A dignidade humana dos povos indígenas sob perspectiva do diálogo transconstitucional entre cortes no caso da ADPF 709.
DOI:
https://doi.org/10.5281/zenodo.19479990Palavras-chave:
Dignidade humana; Povos indígenas; ADPF 709; STF; Transconstitucionalismo.Resumo
O presente artigo analisa a aplicação do princípio da dignidade da pessoa humana pelo Supremo Tribunal Federal (STF) no contexto do diálogo transconstitucional entre cortes, com destaque para a Arguição de Descumprimento de Preceito Fundamental (ADPF) nº 709. A pesquisa tem como objetivo investigar de que forma o STF, ao julgar a ADPF 709, proposta pela Articulação dos Povos Indígenas do Brasil (APIB) para proteger os direitos fundamentais à saúde, à vida e ao território de povos indígenas durante a pandemia da Covid-19 — dialoga com normas e jurisprudências internacionais, especialmente da Corte Interamericana de Direitos Humanos (CIDH) e do Tribunal Europeu de Direitos Humanos (TEDH).

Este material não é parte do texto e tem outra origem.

**src/rpmc_pkg.sv**
```systemverilog
/*
  Shared constants and carrier types of the redriver power and mode control.
  Assumes a 20 MHz control clock and byte-wide register access over the
  serial control interface's internal register port.
*/
// How it works
// - bit 5 forces alternate lane mode
// - alternate mode swing from swing bits 7:5
// - alternate mode pre-emphasis from bits 1:0
// - lane register bits 7:2 give lanes, rate
// - enable low means full power-down
// - enable rising edge resets all state
// - writing bit 3 forces power-down
// - hot-plug low over 2 ms powers down
// - standby: hot-plug high, no clock seen
// - standby keeps clock receiver, control bus and DDC on
// - valid clock after hot-plug means normal
// - gating bit makes hot-plug ignored
// - source hot-plug follows sink outside power-down
// - power-down clears every control register
// - clock activity starts 3 to 5 us check
// - no clock found returns to stage one
package rpmc_pkg;

  localparam logic [7:0] RPMC_MODE_OFS  = 8'h09;
  localparam logic [7:0] RPMC_SWING_OFS = 8'h0c;
  localparam logic [7:0] RPMC_LANE_OFS  = 8'h30;

  localparam int RPMC_ALT_BIT   = 5;
  localparam int RPMC_PD_BIT    = 3;
  localparam int RPMC_GATE_BIT  = 2;
  localparam int RPMC_RATIO_BIT = 1;

  localparam logic [7:0] RPMC_REG_RESET  = 8'h00;
  localparam logic [7:0] RPMC_LANE_ALL   = 8'h3c; // all four lanes on
  localparam logic [1:0] RPMC_RATE_5G4   = 2'h2;  // rate code for 5.4 Gbps

  localparam int CLK_HZ         = 20_000_000;
  localparam int HPD_LOW_US     = 2000;
  localparam int DET_MIN_NS     = 3000;
  localparam int DET_MAX_NS     = 5000;
  // hot-plug low must exceed 2 ms, so add one cycle to the exact count
  localparam int HPD_LOW_CYC    = HPD_LOW_US * (CLK_HZ / 1_000_000) + 1;
  // detection window: at least 3 us (round up), at most 5 us
  localparam int DET_MIN_CYC    = (DET_MIN_NS * (CLK_HZ / 1_000_000)
                                   + 999) / 1000;
  localparam int DET_MAX_CYC    = DET_MAX_NS * (CLK_HZ / 1_000_000) / 1000;
  localparam int DET_HITS_MIN   = 8;  // clock edges needed to call it valid

  typedef enum logic [3:0] {
    RPMC_ST_PD    = 4'h1,
    RPMC_ST_STBY1 = 4'h2,
    RPMC_ST_DET   = 4'h4,
    RPMC_ST_NORM  = 4'h8
  } rpmc_state_t;

  typedef struct packed {
    logic       wr;
    logic       rd;
    logic [7:0] addr;
    logic [7:0] wdata;
  } rpmc_req_t;

  typedef struct packed {
    logic [3:0] lane_en;
    logic [1:0] rate;
    logic [2:0] swing;
    logic [1:0] preemph;
  } rpmc_lane_cfg_t;

  typedef struct packed {
    logic       rx_data_en;
    logic       rx_clk_en;
    logic       tx_en;
    logic       ctl_bus_en;
    logic       ddc_en;
  } rpmc_pwr_t;

endpackage

```
**src/rpmc_clk_detect.sv**
```systemverilog
/*
  Clock-lane activity checker for the standby detection stage.
  Assumes the activity input is already synchronised to clk_i.
*/
module rpmc_clk_detect
  import rpmc_pkg::*;
(
  input  wire logic clk_i,
  input  wire logic rst_i,
  input  wire logic start_i,
  input  wire logic act_i,
  output logic      done_o,
  output logic      valid_o
);

  logic [7:0] win_q;
  logic [7:0] hits_q;
  logic       act_q;
  logic       busy_q;

  // count activity edges over a window inside the 3..5 us span
  always_ff @(posedge clk_i) begin
    if (rst_i) begin
      win_q   <= 8'h00;
      hits_q  <= 8'h00;
      act_q   <= 1'b0;
      busy_q  <= 1'b0;
      done_o  <= 1'b0;
      valid_o <= 1'b0;
    end else begin
      act_q  <= act_i;
      done_o <= 1'b0;
      if (start_i && !busy_q) begin
        busy_q  <= 1'b1;
        win_q   <= 8'h00;
        hits_q  <= 8'h00;
        valid_o <= 1'b0;
      end else if (busy_q) begin
        win_q <= win_q + 8'h01;
        if (act_i && !act_q && hits_q != 8'hff)
          hits_q <= hits_q + 8'h01;
        if (win_q == 8'(DET_MAX_CYC - 1)) begin
          busy_q  <= 1'b0;
          done_o  <= 1'b1;
          valid_o <= (hits_q >= 8'(DET_HITS_MIN));
        end
      end
    end
  end

endmodule

```
**src/rpmc_top.sv**
```systemverilog
/*
  Power mode sequencer and mode registers of a four-lane video redriver.
  Assumes register reads and writes come from the serial control slave as
  one-cycle strobes on clk_i; pins arrive asynchronous and are synchronised.
*/
module rpmc_top
  import rpmc_pkg::*;
#(
  parameter int HPD_LOW_CYCLES = HPD_LOW_CYC
)
(
  input  wire logic                    clk_i,
  input  wire logic                    rst_i,
  input  wire logic                    out_enable_i,
  input  wire logic                    sink_hotplug_in_i,
  input  wire logic                    clk_lane_act_i,
  input  wire rpmc_pkg::rpmc_req_t     req_i,
  output logic [7:0]                   rdata_o,
  output logic                         rvalid_o,
  output logic                         source_hotplug_out_o,
  output rpmc_pkg::rpmc_state_t        state_o,
  output rpmc_pkg::rpmc_pwr_t          pwr_o,
  output rpmc_pkg::rpmc_lane_cfg_t     lane_cfg_o,
  output logic                         alt_mode_o,
  output logic                         clock_ratio_flag_o
);
  import rpmc_pkg::*;

  logic [1:0]  oe_sync_q;
  logic [1:0]  hpd_sync_q;
  logic [1:0]  act_sync_q;
  logic        oe_q;
  logic        oe_rise;
  logic [7:0]  mode_q;
  logic [7:0]  swing_q;
  logic [7:0]  lane_q;
  logic [15:0] hpd_low_q;
  logic        hpd_timeout;
  logic        hpd_ok;
  logic        pd_req;
  logic        det_start;
  logic        det_done;
  logic        det_valid;
  rpmc_state_t state_q;
  rpmc_state_t state_d;

  // two-flop synchronisers; only the second stage is read
  always_ff @(posedge clk_i) begin
    if (rst_i) begin
      oe_sync_q  <= 2'h0;
      hpd_sync_q <= 2'h0;
      act_sync_q <= 2'h0;
      oe_q       <= 1'b0;
    end else begin
      oe_sync_q  <= {oe_sync_q[0], out_enable_i};
      hpd_sync_q <= {hpd_sync_q[0], sink_hotplug_in_i};
      act_sync_q <= {act_sync_q[0], clk_lane_act_i};
      oe_q       <= oe_sync_q[1];
    end
  end

  assign oe_rise = oe_sync_q[1] && !oe_q;

  // sink hot-plug low timer; counts only while the enable pin is high
  always_ff @(posedge clk_i) begin
    if (rst_i || !oe_sync_q[1] || hpd_sync_q[1])
      hpd_low_q <= 16'h0000;
    else if (hpd_low_q != 16'(HPD_LOW_CYCLES))
      hpd_low_q <= hpd_low_q + 16'h0001;
  end

  // timeout only counts when the gating bit lets hot-plug matter
  // the count lags the synchroniser by one edge, so demand low now as well;
  // otherwise clearing the gate bit just as hot-plug returns powers down
  assign hpd_timeout = (hpd_low_q == 16'(HPD_LOW_CYCLES)) &&
                       !hpd_sync_q[1] &&
                       !mode_q[RPMC_GATE_BIT];
  assign hpd_ok      = mode_q[RPMC_GATE_BIT] || hpd_sync_q[1];
  assign pd_req      = !oe_sync_q[1] || mode_q[RPMC_PD_BIT] ||
                       hpd_timeout;

  // register file; cleared by reset, enable rise and any power-down entry
  always_ff @(posedge clk_i) begin
    if (rst_i || oe_rise || (state_q != RPMC_ST_PD && state_d == RPMC_ST_PD))
    begin
      mode_q  <= RPMC_REG_RESET;
      swing_q <= RPMC_REG_RESET;
      lane_q  <= RPMC_REG_RESET;
    end else if (req_i.wr && oe_sync_q[1]) begin
      unique case (req_i.addr)
        RPMC_MODE_OFS: begin
          mode_q <= req_i.wdata;
          // entering alternate mode self-configures lanes and rate
          if (req_i.wdata[RPMC_ALT_BIT] && !mode_q[RPMC_ALT_BIT])
            lane_q <= {RPMC_LANE_ALL[5:2], RPMC_RATE_5G4, 2'h0};
        end
        RPMC_SWING_OFS: swing_q <= req_i.wdata;
        RPMC_LANE_OFS:  lane_q  <= req_i.wdata;
        default: ;
      endcase
    end
  end

  // read port answers one cycle later; control bus is off while the enable pin is low
  always_ff @(posedge clk_i) begin
    if (rst_i) begin
      rdata_o  <= 8'h00;
      rvalid_o <= 1'b0;
    end else begin
      rvalid_o <= req_i.rd && oe_sync_q[1];
      unique case (req_i.addr)
        RPMC_MODE_OFS:  rdata_o <= mode_q;
        RPMC_SWING_OFS: rdata_o <= swing_q;
        RPMC_LANE_OFS:  rdata_o <= lane_q;
        default:        rdata_o <= 8'h00;
      endcase
    end
  end

  // next power state; power-down causes win over everything else
  always_comb begin
    state_d   = state_q;
    det_start = 1'b0;
    if (pd_req || oe_rise) begin
      state_d = RPMC_ST_PD;
    end else begin
      unique case (state_q)
        RPMC_ST_PD: begin
          if (hpd_ok)
            state_d = RPMC_ST_STBY1;
        end
        RPMC_ST_STBY1: begin
          if (!hpd_ok)
            state_d = RPMC_ST_STBY1;
          else if (act_sync_q[1]) begin
            state_d   = RPMC_ST_DET;
            det_start = 1'b1;
          end
        end
        RPMC_ST_DET: begin
          if (det_done)
            state_d = det_valid ? RPMC_ST_NORM
                                : RPMC_ST_STBY1;
        end
        RPMC_ST_NORM: begin
          if (!hpd_ok)
            state_d = RPMC_ST_STBY1;
        end
      endcase
    end
  end

  // power state register; reset selects power-down
  always_ff @(posedge clk_i) begin
    if (rst_i)
      state_q <= RPMC_ST_PD;
    else
      state_q <= state_d;
  end

  rpmc_clk_detect u_det (
    .clk_i   (clk_i),
    .rst_i   (rst_i || state_q != RPMC_ST_DET && !det_start),
    .start_i (det_start),
    .act_i   (act_sync_q[1]),
    .done_o  (det_done),
    .valid_o (det_valid)
  );

  // registered outputs derived from the next state to avoid extra lag
  always_ff @(posedge clk_i) begin
    if (rst_i) begin
      state_o              <= RPMC_ST_PD;
      pwr_o                <= '0;
      source_hotplug_out_o <= 1'b1;
    end else begin
      state_o <= state_d;
      unique case (state_d)
        RPMC_ST_PD:    pwr_o <= '0;
        RPMC_ST_STBY1,
        RPMC_ST_DET:   pwr_o <= 5'b01011;
        RPMC_ST_NORM:  pwr_o <= 5'b11111;
      endcase
      // high in power-down, otherwise a copy of the sink level
      source_hotplug_out_o <= (state_d == RPMC_ST_PD) ? 1'b1
                                                       : hpd_sync_q[1];
    end
  end

  // lane settings; alternate mode takes globals from the registers
  always_ff @(posedge clk_i) begin
    if (rst_i) begin
      lane_cfg_o         <= '0;
      alt_mode_o         <= 1'b0;
      clock_ratio_flag_o <= 1'b0;
    end else begin
      alt_mode_o         <= mode_q[RPMC_ALT_BIT];
      clock_ratio_flag_o <= mode_q[RPMC_RATIO_BIT];
      if (mode_q[RPMC_ALT_BIT]) begin
        lane_cfg_o.swing   <= swing_q[7:5];
        lane_cfg_o.preemph <= swing_q[1:0];
        lane_cfg_o.lane_en <= lane_q[7:4] & {4{state_q == RPMC_ST_NORM}};
        lane_cfg_o.rate    <= lane_q[3:2];
      end else begin
        lane_cfg_o.swing   <= 3'h0;
        lane_cfg_o.preemph <= 2'h0;
        lane_cfg_o.lane_en <= {4{state_q == RPMC_ST_NORM}};
        lane_cfg_o.rate    <= 2'h0;
      end
    end
  end

endmodule

```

Metodologicamente, trata-se de um estudo qualitativo, de caráter exploratório, fundamentado na teoria do transconstitucionalismo de Marcelo Neves e baseado em análise documental de decisões do STF, publicações acadêmicas e normas internacionais. Os resultados apontam que, embora a ADPF 709 tenha representado um marco histórico para a proteção dos povos indígenas, garantindo medidas como barreiras sanitárias, desintrusão de invasores e a criação da “Sala de Situação”, ainda persistem desafios no controle de convencionalidade e na efetivação plena dos direitos. Conclui-se que o fortalecimento do diálogo transconstitucional pode aprimorar a proteção dos direitos fundamentais e contribuir para um constitucionalismo transnacional mais robusto no Brasil.